DATA EXTRACTS

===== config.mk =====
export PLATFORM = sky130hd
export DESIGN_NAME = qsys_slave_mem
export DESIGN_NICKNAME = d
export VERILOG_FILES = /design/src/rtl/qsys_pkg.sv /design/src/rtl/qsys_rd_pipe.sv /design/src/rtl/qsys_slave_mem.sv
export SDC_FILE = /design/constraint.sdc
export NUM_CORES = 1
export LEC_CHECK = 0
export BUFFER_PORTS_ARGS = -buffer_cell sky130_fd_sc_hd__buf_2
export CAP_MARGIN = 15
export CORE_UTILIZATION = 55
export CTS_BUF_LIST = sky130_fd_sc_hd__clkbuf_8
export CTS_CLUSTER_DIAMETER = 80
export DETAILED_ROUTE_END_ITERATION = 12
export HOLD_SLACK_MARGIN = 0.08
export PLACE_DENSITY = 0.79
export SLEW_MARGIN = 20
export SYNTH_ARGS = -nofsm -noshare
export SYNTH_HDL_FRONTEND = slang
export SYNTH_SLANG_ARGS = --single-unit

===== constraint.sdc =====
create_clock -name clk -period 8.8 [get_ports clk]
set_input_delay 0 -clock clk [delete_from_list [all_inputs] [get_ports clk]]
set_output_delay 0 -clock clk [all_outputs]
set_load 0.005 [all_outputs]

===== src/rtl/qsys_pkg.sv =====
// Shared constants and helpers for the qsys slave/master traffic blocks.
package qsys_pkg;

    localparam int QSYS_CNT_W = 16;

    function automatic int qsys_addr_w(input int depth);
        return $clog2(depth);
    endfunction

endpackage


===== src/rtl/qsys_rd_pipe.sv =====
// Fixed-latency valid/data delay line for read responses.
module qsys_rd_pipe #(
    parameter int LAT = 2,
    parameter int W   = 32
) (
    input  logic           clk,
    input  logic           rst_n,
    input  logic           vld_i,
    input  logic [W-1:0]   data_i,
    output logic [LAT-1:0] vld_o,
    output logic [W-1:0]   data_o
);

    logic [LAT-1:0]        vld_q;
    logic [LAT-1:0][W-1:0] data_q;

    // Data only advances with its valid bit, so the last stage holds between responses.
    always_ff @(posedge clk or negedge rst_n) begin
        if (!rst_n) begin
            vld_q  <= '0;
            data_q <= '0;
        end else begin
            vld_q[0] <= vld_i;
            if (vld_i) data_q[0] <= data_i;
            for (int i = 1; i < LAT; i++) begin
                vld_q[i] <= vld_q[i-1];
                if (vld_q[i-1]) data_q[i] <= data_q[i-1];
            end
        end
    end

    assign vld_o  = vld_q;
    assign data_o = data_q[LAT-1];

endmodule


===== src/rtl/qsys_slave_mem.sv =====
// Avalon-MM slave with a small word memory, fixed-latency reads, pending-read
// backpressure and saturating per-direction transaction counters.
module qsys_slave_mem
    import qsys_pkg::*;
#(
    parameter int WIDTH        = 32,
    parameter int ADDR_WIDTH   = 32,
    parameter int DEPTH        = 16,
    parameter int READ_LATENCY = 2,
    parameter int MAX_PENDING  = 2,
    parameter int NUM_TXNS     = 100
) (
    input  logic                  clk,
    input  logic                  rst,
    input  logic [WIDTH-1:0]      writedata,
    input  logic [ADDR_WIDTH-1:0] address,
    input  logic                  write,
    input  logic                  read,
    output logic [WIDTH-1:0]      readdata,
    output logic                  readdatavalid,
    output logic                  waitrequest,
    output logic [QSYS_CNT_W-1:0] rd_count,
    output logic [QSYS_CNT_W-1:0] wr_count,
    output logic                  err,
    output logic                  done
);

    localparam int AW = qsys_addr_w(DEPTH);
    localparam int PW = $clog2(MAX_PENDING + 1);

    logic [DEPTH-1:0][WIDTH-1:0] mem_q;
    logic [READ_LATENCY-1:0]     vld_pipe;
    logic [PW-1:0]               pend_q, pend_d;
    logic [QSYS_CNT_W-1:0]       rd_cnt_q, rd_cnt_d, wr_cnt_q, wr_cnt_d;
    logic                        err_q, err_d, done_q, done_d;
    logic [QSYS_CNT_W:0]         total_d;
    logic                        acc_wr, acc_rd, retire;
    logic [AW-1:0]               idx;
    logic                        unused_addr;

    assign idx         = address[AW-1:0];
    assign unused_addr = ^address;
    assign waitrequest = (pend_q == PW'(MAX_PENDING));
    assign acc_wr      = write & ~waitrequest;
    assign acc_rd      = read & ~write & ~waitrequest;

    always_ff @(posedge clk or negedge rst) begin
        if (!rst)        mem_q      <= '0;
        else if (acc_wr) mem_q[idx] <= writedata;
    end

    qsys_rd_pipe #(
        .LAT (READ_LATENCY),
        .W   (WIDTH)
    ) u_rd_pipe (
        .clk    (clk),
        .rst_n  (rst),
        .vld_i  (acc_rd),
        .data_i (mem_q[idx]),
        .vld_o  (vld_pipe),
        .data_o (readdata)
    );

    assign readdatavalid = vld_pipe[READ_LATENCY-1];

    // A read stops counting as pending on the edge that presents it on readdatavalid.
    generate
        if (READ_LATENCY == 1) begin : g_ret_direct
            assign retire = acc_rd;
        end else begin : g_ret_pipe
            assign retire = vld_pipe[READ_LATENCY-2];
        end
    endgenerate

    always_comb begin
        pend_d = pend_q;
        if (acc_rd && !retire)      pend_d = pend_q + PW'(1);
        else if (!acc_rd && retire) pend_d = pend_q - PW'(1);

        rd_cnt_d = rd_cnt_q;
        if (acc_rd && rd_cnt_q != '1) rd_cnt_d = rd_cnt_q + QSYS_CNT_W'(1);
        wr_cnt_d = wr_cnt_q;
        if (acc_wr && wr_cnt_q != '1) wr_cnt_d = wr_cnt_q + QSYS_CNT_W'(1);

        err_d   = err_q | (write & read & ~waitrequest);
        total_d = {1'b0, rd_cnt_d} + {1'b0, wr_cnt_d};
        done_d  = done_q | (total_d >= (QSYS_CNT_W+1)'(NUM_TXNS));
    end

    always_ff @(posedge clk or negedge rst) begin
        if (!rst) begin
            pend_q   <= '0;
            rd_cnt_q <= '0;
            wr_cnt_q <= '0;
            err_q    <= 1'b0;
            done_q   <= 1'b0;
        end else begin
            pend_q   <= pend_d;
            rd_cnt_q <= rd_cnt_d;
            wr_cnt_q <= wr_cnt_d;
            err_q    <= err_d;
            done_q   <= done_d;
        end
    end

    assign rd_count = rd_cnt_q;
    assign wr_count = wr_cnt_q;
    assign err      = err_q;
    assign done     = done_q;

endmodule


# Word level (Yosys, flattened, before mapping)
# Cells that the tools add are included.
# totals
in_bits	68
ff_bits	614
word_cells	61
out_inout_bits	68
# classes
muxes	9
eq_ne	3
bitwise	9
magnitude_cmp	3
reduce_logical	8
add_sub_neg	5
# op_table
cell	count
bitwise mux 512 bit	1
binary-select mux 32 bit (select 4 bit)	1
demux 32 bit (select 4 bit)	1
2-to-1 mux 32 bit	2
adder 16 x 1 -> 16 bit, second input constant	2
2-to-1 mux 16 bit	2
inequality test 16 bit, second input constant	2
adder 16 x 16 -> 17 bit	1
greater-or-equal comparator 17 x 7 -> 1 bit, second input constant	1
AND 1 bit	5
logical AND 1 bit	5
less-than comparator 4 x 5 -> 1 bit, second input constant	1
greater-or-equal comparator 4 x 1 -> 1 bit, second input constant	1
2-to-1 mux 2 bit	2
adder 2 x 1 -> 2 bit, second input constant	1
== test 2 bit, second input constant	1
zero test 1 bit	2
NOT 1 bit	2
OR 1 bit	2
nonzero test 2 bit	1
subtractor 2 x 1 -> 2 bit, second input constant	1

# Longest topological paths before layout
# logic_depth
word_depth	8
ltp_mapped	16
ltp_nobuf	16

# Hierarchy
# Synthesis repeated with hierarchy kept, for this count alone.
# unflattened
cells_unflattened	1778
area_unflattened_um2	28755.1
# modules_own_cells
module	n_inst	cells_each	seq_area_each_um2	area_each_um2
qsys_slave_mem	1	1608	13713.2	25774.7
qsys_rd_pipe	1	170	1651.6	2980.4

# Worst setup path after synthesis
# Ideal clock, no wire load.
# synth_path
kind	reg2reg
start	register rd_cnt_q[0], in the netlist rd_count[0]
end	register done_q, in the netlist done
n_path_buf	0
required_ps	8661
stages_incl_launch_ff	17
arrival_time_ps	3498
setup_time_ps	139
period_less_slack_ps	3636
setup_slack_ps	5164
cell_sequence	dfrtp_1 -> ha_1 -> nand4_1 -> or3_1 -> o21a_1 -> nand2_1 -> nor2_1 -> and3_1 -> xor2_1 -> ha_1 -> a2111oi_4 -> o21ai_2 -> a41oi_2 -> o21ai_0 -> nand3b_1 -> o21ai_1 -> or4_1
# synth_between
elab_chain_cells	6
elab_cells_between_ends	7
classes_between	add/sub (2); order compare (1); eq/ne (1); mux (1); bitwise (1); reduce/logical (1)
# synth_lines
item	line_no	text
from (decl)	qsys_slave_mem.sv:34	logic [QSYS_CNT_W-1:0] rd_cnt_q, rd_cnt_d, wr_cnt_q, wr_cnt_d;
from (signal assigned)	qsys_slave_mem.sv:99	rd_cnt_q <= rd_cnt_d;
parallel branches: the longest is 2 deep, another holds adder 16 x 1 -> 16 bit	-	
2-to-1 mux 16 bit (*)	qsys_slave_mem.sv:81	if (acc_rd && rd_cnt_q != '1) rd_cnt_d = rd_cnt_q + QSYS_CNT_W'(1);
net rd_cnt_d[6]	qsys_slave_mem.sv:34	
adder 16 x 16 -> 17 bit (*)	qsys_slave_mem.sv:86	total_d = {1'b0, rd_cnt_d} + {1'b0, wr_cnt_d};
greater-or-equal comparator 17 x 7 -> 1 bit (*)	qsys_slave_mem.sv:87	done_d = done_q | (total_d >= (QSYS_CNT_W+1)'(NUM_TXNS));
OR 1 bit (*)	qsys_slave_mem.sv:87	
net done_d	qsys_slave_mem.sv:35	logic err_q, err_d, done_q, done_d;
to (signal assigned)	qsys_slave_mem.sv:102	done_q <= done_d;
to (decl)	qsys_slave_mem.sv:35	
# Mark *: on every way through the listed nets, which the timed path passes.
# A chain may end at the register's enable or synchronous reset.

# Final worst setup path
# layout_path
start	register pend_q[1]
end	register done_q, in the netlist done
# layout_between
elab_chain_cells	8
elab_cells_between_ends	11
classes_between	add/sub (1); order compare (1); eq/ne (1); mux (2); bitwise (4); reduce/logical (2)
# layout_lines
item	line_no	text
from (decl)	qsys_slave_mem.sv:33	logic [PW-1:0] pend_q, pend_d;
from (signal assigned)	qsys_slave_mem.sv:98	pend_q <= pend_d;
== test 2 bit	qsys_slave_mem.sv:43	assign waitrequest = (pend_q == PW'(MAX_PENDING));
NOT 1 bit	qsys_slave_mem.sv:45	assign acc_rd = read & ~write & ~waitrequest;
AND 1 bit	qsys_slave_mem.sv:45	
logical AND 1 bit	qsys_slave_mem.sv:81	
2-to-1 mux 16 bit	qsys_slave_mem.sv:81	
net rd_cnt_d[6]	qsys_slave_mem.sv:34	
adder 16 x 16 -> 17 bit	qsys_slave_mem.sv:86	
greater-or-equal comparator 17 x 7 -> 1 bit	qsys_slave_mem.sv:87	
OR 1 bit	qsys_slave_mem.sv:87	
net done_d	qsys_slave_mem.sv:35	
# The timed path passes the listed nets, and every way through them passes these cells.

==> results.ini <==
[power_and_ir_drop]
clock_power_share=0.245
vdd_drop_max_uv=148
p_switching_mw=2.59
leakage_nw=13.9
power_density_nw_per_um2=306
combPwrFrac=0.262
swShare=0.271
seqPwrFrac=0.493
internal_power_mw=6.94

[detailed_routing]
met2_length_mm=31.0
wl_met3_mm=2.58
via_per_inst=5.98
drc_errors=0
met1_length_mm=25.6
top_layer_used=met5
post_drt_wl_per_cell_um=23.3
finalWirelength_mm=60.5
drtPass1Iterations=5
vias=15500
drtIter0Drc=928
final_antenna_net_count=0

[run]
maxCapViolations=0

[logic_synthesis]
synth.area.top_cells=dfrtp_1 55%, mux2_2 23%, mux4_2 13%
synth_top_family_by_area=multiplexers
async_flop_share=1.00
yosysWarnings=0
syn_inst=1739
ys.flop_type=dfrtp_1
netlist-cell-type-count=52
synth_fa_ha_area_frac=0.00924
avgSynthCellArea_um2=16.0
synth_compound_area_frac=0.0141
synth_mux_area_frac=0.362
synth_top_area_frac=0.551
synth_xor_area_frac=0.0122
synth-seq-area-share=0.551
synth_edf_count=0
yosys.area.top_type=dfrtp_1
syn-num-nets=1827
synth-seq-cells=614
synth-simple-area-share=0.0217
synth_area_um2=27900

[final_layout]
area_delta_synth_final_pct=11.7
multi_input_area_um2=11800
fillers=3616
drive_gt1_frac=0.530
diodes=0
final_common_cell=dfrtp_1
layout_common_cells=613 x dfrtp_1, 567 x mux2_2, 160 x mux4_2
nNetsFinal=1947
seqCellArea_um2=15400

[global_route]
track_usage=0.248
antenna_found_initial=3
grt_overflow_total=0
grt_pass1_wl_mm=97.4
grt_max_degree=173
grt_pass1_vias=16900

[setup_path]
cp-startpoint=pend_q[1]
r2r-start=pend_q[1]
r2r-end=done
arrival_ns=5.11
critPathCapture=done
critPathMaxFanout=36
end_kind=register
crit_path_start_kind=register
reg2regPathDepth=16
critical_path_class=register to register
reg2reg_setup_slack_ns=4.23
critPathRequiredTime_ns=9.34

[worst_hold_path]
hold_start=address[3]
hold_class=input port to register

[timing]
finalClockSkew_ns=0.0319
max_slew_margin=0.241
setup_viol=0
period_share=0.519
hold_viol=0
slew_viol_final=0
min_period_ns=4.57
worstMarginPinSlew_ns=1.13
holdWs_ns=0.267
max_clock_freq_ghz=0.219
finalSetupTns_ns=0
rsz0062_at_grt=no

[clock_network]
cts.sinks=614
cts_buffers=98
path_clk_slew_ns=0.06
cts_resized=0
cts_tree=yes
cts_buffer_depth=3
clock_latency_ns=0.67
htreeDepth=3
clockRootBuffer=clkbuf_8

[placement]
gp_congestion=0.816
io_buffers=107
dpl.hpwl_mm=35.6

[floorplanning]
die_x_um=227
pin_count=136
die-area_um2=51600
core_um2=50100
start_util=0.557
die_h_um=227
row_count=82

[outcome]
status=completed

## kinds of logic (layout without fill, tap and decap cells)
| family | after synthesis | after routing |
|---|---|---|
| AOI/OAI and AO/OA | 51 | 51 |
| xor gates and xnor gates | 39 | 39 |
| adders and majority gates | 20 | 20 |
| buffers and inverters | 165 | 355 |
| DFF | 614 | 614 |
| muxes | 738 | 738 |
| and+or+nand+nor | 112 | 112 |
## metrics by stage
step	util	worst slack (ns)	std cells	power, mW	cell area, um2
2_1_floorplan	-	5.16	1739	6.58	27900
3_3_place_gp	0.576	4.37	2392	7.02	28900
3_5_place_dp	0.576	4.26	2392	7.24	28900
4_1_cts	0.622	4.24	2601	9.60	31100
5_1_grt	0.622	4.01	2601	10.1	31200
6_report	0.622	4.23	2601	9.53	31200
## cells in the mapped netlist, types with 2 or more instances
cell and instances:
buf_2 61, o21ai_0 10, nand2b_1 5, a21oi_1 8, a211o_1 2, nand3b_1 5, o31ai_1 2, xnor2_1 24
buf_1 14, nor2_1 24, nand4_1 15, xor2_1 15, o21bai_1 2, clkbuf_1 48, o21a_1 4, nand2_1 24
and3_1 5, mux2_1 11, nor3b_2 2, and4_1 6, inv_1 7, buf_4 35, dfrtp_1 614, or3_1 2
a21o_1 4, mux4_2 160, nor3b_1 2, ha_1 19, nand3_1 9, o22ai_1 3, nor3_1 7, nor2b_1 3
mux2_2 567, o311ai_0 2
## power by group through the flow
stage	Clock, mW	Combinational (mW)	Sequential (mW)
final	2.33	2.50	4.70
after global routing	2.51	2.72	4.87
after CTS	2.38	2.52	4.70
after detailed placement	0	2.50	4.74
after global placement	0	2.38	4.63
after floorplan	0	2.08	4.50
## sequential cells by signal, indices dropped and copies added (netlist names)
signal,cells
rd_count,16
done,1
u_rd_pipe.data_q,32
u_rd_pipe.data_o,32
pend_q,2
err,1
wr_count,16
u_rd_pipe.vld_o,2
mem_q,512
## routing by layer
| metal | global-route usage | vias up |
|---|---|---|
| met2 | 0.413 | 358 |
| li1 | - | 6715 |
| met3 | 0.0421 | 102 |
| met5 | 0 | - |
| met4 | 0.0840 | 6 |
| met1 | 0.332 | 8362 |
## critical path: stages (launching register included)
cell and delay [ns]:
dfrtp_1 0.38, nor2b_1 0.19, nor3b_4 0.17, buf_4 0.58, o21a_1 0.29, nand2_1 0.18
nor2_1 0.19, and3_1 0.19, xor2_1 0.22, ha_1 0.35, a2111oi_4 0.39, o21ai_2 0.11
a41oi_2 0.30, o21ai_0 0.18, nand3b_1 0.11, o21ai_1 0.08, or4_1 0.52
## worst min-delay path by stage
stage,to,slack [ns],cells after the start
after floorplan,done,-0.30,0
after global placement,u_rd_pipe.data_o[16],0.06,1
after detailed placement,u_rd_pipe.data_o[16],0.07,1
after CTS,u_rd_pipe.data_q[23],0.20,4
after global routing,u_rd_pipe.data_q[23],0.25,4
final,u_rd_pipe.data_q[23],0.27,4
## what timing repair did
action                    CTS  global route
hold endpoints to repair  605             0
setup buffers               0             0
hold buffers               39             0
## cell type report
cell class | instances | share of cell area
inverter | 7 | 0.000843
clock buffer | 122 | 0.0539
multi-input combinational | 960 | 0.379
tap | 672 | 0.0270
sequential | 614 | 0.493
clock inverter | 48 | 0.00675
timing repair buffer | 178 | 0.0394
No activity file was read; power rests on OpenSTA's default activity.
---
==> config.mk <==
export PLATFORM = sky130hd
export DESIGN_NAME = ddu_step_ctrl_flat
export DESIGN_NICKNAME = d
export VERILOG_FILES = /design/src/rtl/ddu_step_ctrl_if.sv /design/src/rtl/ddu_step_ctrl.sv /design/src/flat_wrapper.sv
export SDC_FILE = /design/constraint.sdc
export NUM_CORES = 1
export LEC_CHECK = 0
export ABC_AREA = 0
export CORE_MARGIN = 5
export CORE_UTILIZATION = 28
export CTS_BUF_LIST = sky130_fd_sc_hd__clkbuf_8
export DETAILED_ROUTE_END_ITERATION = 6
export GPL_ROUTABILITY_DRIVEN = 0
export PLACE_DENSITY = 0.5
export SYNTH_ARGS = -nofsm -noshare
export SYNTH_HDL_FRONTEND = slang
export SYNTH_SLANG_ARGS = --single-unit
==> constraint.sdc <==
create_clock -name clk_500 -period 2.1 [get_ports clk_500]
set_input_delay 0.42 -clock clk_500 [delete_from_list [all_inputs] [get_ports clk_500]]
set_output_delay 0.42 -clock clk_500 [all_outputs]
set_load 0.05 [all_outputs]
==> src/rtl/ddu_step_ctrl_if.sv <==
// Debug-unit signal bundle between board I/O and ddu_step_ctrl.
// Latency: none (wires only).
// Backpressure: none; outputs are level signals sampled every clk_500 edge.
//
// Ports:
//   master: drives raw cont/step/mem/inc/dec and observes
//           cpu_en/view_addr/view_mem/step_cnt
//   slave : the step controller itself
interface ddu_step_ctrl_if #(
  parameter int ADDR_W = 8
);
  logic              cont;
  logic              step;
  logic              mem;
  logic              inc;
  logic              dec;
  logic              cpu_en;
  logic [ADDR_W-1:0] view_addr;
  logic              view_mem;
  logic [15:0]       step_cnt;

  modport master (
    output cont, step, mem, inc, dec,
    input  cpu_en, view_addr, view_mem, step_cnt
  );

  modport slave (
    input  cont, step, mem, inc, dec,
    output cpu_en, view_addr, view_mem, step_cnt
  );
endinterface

ASSIGNMENT
Could you work out how many lines of the data above contain the word "order"? Give only the number.

RESPONSE BOX
2